In the longer term, parallel field studies and further computer simulations should be carried out in order to adapt the CD practice to the water needs of plants and the field work dates. Attention should also be paid to the analysis of the remaining components of the water balance at the field scale. Research [33] shows that CD caused the reduction of subsurface drainage and indicates that these practices may increase surface runoff. Consequently, CD may cause soil erosion and water pollution with phosphorus [58,59].

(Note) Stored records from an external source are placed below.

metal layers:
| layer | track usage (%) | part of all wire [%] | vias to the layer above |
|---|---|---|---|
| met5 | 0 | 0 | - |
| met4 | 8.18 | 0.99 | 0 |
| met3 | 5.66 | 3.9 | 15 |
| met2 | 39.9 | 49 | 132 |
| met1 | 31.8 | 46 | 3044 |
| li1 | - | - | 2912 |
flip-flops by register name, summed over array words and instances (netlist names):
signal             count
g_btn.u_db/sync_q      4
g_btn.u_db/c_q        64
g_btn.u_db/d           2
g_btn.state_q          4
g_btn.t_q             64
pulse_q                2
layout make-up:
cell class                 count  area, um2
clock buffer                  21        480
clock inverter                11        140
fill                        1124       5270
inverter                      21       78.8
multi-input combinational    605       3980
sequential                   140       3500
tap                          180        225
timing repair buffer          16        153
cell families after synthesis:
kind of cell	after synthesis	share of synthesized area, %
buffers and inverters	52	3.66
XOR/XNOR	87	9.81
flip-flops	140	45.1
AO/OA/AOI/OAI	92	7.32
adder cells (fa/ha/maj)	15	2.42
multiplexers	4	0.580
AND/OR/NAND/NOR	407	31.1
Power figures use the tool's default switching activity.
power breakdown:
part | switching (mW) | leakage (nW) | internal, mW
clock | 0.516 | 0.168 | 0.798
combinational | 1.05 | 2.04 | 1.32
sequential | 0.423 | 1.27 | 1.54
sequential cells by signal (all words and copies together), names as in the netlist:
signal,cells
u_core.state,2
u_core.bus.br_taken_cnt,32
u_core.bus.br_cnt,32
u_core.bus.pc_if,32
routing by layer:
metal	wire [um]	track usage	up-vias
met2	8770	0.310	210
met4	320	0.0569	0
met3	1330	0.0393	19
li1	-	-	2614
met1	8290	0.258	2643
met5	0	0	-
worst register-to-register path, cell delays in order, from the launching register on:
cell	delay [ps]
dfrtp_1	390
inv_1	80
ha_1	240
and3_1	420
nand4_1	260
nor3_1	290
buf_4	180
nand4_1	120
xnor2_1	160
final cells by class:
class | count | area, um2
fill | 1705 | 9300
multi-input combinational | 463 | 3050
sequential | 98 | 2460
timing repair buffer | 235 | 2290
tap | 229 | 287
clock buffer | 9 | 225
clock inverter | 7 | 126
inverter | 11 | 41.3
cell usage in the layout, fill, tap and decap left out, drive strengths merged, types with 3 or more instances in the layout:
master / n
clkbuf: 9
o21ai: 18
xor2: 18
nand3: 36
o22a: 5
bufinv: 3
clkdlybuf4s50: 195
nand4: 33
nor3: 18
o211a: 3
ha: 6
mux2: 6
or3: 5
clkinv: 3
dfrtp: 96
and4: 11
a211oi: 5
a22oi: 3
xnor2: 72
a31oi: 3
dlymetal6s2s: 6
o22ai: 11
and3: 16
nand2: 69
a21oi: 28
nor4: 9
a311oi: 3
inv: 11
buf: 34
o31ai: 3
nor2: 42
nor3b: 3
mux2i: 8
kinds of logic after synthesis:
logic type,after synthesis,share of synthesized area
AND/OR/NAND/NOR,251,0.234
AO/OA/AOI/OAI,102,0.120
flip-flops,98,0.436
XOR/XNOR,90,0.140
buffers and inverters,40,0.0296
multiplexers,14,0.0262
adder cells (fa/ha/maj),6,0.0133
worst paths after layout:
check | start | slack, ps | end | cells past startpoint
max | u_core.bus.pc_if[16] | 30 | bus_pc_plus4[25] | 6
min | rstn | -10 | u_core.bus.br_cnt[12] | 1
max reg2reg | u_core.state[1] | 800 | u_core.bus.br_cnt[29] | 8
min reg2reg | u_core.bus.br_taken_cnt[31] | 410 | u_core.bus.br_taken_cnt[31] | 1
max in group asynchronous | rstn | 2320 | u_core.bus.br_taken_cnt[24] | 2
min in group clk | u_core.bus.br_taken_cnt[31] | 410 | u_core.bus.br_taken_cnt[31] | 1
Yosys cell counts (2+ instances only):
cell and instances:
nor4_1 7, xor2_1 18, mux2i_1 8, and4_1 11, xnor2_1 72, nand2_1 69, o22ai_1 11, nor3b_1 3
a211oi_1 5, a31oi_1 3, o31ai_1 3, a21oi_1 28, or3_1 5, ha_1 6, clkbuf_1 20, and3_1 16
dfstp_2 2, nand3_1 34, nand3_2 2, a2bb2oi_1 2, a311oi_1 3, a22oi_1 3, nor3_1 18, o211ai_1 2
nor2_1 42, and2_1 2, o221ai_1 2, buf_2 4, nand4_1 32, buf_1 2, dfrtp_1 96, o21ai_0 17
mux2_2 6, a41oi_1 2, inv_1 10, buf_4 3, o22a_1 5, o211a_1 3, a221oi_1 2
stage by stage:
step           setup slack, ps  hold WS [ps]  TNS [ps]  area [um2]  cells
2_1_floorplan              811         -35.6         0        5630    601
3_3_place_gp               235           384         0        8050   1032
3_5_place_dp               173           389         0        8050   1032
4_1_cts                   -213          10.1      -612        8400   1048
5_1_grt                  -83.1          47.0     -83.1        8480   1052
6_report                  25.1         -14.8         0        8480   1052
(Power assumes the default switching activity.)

This study shows that CD activities may contribute to the mitigation of the effects of climate change in Poland. Access to and proper use of technical infrastructure are the main factors influencing adaptation capabilities. Moreover, blocking the outflow of water from the drainage network facilitates the effective storage of water in the place of its greatest demand. These measures are more effective than the construction of retention reservoirs due to the need to distribute water over long distances and because of problems related to the eutrophication of water in reservoirs. In addition, the increase in retention contributes to the reduction of flood risk and the effects of drought. On the one hand, CD solutions allow one to retain water within the field and mitigate the effects of drought. On the other hand, they can help to reduce flooding. This is confirmed by the studies that showed that controlled drainage is an effective tool to reduce peak discharges and drought stress [16]. Moreover, Sunohara et al. [17] reported that the outflows exhibited lower peak flow rates from the CD solutions compared to the conventional drained network. Kulhavý and Fučík [60] indicate the need for policy makers to develop a global strategy for the use of drainage systems for sustainable agriculture. This confirms the importance of the research conducted in this study as a starting point for the adaptation of drainage systems to new climatic conditions. Future studies, apart from the impact of CD on groundwater depth and sub-surface runoff, should focus on other components of water balance, such as surface runoff, surface storage, and deep seepage, as well as the impact of water balance on potential crop yields.

5. Conclusions

On the basis of the conducted research, the following detailed conclusions were made:

• In the climatic conditions of central Poland, the best results related to the application of CD solutions are obtained at the beginning of operation in the period from 1 to 15 March.
• The solutions applied in the indicated time allow the groundwater table to be raised in relation to the free drainage network from 10 to 33 cm and from 10 to 41 in the case of spacing of 7 and 14 m.
• The application of CD solutions in small fields allows only for periodic maintenance of the assumed groundwater tables.
• The starting of blocking the outflow from the drainage network in the period from 1 to 15 March reduces the average outflow from the network by 50%–80%.
• Better effects related to the control of the outflow were obtained for a drainage network with a distance of 14 m.
• The influence of the initial groundwater table on the effectiveness of CD solutions in the case of drainage networks with 7 and 14 m spacing decreases with the delay of blocking the outflow on 15 March and 1 April, respectively.